● How to complete this task: The line containing "0.1422 | 0 |" marks the end: restate word for word every line from the first line of the entries below through that one.

(Collected data entries)
*****

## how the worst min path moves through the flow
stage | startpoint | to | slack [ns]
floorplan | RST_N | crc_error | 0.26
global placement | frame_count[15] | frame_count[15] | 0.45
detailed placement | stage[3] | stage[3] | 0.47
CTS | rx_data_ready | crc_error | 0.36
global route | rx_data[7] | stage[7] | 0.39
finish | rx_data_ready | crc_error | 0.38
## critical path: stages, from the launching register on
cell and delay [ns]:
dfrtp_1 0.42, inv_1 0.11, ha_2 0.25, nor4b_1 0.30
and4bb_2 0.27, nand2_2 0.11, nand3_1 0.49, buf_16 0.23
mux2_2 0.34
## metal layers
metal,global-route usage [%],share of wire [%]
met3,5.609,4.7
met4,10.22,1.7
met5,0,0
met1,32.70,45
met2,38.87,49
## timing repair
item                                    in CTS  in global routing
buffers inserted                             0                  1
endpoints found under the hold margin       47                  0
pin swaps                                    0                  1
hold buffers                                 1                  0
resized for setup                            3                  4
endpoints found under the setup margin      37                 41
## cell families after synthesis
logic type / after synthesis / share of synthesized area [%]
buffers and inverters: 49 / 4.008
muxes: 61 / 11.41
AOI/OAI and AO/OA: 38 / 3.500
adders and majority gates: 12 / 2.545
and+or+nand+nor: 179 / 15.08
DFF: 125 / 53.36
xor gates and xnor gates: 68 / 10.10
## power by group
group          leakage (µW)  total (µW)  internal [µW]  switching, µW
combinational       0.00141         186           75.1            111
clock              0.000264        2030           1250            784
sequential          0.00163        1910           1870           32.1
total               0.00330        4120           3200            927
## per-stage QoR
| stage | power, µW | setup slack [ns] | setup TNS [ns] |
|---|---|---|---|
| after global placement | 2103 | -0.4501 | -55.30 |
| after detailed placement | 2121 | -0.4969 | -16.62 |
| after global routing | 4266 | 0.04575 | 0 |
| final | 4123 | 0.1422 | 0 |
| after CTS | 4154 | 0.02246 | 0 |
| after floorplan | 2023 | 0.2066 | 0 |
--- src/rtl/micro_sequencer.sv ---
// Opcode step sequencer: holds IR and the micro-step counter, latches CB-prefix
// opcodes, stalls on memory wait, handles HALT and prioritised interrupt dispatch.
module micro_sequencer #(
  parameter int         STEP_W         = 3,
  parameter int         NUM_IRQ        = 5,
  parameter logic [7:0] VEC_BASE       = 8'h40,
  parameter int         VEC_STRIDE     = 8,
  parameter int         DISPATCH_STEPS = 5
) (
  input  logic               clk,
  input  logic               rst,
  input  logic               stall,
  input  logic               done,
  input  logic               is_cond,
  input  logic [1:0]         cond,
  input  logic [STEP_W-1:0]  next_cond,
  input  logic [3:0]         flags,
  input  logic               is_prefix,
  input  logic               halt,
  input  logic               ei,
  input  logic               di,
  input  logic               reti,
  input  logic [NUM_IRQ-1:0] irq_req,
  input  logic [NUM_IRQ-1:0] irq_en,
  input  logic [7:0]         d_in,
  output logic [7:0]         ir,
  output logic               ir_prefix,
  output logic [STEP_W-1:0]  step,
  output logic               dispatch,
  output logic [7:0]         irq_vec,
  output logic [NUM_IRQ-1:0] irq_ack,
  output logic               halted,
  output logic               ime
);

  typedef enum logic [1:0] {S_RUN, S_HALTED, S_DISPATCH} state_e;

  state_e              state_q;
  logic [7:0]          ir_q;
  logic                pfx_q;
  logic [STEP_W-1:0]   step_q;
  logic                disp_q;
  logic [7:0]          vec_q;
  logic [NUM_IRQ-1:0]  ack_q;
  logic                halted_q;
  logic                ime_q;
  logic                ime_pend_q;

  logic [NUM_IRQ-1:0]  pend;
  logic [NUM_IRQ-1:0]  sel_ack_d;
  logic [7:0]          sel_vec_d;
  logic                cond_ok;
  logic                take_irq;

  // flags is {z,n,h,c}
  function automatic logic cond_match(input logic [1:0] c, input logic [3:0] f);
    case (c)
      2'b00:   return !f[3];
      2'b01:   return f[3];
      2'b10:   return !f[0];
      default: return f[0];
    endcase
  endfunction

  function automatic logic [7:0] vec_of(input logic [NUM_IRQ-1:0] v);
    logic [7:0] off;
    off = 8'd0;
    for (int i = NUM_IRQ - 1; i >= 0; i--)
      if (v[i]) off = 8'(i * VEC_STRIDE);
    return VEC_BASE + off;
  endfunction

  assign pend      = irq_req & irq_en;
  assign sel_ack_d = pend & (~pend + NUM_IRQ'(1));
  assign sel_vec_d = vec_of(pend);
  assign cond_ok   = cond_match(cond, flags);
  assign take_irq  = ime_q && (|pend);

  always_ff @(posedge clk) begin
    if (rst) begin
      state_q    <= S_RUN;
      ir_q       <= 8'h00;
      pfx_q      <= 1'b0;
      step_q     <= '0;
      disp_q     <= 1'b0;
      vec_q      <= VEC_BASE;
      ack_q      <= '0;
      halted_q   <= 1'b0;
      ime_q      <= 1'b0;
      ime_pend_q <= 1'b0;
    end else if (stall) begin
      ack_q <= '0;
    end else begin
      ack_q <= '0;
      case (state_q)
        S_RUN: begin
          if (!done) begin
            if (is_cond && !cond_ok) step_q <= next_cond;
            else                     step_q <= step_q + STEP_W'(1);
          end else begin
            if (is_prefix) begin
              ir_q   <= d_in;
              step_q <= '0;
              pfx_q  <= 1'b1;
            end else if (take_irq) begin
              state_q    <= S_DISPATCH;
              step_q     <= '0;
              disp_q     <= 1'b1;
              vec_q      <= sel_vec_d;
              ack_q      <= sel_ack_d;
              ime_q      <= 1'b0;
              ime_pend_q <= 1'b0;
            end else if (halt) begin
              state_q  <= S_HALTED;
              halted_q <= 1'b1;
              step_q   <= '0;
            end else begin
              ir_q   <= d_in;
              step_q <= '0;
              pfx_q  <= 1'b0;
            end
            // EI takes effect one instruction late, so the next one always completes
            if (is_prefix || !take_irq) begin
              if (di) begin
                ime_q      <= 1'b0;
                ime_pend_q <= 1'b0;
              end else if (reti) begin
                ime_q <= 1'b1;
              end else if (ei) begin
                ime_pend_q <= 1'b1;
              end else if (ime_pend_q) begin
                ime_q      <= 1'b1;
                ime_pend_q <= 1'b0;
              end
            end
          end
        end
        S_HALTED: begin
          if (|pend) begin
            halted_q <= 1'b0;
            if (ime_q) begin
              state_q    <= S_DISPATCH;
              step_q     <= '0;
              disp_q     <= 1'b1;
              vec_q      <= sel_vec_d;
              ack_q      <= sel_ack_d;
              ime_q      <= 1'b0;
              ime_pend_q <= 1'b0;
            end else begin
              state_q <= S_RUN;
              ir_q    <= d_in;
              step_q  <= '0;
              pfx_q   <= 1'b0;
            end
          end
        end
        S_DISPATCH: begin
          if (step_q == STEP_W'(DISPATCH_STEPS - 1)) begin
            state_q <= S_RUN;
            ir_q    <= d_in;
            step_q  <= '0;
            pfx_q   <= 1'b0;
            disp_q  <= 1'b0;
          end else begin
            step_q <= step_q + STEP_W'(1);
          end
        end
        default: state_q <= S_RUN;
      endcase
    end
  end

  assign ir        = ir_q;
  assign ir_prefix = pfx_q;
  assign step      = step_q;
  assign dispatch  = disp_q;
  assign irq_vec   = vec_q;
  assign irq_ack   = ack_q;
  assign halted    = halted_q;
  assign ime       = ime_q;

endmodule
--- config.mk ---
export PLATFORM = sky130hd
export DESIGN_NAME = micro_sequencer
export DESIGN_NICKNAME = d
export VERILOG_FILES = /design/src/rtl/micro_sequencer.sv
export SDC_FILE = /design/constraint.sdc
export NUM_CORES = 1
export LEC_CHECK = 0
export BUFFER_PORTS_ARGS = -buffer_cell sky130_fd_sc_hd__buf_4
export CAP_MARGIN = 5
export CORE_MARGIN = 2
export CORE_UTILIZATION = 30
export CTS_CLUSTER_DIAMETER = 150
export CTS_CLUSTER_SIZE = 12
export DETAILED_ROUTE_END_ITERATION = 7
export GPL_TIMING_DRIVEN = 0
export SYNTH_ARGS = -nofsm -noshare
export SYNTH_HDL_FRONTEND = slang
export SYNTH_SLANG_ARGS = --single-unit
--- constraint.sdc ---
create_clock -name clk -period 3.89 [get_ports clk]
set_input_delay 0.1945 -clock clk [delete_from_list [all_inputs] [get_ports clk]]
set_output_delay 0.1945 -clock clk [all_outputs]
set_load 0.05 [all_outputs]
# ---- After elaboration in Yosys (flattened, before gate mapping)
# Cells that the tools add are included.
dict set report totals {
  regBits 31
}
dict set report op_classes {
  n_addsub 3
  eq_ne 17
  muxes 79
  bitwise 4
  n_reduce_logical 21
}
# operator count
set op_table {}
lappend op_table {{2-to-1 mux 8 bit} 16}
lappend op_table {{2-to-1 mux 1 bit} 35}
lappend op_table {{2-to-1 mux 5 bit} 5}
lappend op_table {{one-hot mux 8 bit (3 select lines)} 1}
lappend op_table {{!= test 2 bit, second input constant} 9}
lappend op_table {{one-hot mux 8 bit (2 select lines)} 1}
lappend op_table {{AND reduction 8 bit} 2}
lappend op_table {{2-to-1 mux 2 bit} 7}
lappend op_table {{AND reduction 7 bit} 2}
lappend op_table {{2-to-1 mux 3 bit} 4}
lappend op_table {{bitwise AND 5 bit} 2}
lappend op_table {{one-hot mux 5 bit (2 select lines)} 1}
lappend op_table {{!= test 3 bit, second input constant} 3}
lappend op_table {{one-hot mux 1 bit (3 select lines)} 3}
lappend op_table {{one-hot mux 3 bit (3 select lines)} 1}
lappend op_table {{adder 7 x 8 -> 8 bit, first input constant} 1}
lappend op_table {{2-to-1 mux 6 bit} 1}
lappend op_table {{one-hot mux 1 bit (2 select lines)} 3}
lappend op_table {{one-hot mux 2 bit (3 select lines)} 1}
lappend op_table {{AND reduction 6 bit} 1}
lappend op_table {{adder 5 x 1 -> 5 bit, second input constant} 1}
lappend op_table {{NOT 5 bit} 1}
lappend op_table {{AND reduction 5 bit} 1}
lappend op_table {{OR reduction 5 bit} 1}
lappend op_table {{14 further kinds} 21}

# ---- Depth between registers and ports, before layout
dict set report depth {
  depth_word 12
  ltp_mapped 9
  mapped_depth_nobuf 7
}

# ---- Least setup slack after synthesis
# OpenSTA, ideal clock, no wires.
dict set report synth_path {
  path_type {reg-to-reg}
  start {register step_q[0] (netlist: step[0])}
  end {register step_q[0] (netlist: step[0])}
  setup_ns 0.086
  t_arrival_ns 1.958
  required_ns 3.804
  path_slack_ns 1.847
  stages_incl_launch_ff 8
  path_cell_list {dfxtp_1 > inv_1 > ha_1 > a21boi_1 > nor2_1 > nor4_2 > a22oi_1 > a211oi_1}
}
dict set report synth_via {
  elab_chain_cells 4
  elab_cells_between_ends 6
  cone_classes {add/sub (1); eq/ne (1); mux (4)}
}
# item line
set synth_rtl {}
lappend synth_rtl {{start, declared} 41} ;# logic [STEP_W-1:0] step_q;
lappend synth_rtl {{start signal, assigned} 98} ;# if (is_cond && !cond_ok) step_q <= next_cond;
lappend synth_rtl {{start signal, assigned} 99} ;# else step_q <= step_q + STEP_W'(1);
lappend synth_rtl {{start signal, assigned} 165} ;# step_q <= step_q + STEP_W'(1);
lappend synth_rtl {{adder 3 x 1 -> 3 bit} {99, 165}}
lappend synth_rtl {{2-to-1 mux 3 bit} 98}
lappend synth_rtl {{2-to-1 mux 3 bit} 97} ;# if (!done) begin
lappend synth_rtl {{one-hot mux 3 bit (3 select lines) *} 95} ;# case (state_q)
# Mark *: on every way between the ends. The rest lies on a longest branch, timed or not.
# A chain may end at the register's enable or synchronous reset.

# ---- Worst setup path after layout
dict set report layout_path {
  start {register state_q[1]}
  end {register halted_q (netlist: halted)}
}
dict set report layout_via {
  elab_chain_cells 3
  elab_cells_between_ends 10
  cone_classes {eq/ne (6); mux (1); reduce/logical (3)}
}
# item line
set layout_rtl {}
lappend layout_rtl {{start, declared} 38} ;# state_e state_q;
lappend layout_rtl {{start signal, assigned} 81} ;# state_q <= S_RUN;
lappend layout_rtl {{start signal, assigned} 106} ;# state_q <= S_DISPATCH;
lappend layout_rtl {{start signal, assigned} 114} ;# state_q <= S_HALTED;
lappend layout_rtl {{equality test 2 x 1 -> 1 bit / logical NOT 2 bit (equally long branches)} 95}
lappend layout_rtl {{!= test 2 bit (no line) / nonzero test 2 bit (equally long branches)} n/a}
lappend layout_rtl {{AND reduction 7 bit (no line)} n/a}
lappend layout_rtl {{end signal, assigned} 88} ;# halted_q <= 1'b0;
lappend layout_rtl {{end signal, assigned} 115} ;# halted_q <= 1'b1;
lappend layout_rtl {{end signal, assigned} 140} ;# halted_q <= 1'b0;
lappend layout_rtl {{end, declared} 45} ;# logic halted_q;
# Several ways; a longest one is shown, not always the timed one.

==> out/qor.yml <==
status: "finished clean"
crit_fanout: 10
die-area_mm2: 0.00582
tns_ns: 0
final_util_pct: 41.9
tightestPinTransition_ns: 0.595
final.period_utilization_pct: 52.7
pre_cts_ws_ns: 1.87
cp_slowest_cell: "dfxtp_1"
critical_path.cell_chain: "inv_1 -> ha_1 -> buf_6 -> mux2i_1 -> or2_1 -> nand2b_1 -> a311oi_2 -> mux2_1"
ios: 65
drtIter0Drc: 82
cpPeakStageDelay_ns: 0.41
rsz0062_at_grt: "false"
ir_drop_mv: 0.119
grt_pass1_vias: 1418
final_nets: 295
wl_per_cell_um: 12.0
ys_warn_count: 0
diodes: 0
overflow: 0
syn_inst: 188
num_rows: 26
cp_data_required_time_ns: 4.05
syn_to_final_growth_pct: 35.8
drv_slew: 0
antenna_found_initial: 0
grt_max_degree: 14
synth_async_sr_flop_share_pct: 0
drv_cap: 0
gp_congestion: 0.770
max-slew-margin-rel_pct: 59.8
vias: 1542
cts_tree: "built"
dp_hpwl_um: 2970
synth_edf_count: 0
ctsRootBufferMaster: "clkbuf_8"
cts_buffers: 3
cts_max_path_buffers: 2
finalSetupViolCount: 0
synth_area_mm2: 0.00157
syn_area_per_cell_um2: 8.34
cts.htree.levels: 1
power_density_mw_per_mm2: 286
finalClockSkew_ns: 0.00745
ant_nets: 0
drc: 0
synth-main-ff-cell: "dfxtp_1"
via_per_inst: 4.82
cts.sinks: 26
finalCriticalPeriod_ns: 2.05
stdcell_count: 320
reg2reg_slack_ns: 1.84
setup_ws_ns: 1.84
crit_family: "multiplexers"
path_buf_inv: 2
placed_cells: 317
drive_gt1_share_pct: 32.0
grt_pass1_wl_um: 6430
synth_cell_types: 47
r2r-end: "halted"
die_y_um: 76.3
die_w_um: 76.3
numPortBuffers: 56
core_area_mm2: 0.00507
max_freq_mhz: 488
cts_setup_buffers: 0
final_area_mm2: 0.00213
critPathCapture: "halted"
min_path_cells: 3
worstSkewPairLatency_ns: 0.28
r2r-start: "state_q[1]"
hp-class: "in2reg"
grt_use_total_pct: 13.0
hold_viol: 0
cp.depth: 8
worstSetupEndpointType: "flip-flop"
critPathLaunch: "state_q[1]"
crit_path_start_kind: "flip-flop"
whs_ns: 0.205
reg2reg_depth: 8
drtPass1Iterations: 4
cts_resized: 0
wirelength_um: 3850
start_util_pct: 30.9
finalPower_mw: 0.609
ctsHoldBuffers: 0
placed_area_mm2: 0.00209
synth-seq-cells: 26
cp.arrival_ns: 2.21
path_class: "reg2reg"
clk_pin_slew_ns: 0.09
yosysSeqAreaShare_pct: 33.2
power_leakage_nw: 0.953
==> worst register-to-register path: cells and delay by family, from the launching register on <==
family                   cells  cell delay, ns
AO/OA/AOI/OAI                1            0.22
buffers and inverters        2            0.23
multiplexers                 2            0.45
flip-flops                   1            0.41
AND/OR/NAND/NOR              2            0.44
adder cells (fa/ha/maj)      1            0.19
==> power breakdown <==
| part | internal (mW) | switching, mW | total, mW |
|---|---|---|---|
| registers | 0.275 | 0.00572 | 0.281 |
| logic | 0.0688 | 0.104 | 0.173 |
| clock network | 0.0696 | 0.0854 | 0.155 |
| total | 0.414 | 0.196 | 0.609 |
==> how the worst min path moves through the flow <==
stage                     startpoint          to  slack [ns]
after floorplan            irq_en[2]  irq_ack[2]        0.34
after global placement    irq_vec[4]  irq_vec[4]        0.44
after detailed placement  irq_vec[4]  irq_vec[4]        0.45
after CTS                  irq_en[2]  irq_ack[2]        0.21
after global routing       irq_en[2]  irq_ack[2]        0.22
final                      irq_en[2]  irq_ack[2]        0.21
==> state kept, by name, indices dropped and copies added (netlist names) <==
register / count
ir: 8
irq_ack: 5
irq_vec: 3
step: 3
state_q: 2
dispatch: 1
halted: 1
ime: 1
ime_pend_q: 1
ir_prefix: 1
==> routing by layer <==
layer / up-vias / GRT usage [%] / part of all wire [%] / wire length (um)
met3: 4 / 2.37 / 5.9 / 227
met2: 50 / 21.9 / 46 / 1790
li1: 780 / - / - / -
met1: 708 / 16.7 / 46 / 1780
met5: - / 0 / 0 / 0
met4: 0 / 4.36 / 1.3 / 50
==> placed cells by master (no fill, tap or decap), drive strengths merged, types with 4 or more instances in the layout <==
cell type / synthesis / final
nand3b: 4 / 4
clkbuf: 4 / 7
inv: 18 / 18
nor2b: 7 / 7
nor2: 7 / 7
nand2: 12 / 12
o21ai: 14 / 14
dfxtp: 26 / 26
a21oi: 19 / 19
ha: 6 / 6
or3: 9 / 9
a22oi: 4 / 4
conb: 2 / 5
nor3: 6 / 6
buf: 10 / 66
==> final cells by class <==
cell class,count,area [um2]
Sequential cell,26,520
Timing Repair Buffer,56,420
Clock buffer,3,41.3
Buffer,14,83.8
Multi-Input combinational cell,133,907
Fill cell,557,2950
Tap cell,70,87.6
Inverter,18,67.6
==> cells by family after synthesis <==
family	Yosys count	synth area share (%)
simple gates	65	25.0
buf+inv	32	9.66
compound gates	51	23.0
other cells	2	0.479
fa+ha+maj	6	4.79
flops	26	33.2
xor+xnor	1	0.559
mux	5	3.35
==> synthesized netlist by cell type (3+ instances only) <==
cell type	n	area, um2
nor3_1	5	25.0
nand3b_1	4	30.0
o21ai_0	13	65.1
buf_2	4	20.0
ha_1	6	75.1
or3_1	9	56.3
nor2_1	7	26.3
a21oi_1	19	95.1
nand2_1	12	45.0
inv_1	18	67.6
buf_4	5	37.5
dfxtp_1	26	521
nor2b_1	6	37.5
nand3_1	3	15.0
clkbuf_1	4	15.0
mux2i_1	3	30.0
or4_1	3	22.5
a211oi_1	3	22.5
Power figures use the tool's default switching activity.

*****

● Reply:
## how the worst min path moves through the flow
stage | startpoint | to | slack [ns]
floorplan | RST_N | crc_error | 0.26
global placement | frame_count[15] | frame_count[15] | 0.45
detailed placement | stage[3] | stage[3] | 0.47
CTS | rx_data_ready | crc_error | 0.36
global route | rx_data[7] | stage[7] | 0.39
finish | rx_data_ready | crc_error | 0.38
## critical path: stages, from the launching register on
cell and delay [ns]:
dfrtp_1 0.42, inv_1 0.11, ha_2 0.25, nor4b_1 0.30
and4bb_2 0.27, nand2_2 0.11, nand3_1 0.49, buf_16 0.23
mux2_2 0.34
## metal layers
metal,global-route usage [%],share of wire [%]
met3,5.609,4.7
met4,10.22,1.7
met5,0,0
met1,32.70,45
met2,38.87,49
## timing repair
item                                    in CTS  in global routing
buffers inserted                             0                  1
endpoints found under the hold margin       47                  0
pin swaps                                    0                  1
hold buffers                                 1                  0
resized for setup                            3                  4
endpoints found under the setup margin      37                 41
## cell families after synthesis
logic type / after synthesis / share of synthesized area [%]
buffers and inverters: 49 / 4.008
muxes: 61 / 11.41
AOI/OAI and AO/OA: 38 / 3.500
adders and majority gates: 12 / 2.545
and+or+nand+nor: 179 / 15.08
DFF: 125 / 53.36
xor gates and xnor gates: 68 / 10.10
## power by group
group          leakage (µW)  total (µW)  internal [µW]  switching, µW
combinational       0.00141         186           75.1            111
clock              0.000264        2030           1250            784
sequential          0.00163        1910           1870           32.1
total               0.00330        4120           3200            927
## per-stage QoR
| stage | power, µW | setup slack [ns] | setup TNS [ns] |
|---|---|---|---|
| after global placement | 2103 | -0.4501 | -55.30 |
| after detailed placement | 2121 | -0.4969 | -16.62 |
| after global routing | 4266 | 0.04575 | 0 |
| final | 4123 | 0.1422 | 0 |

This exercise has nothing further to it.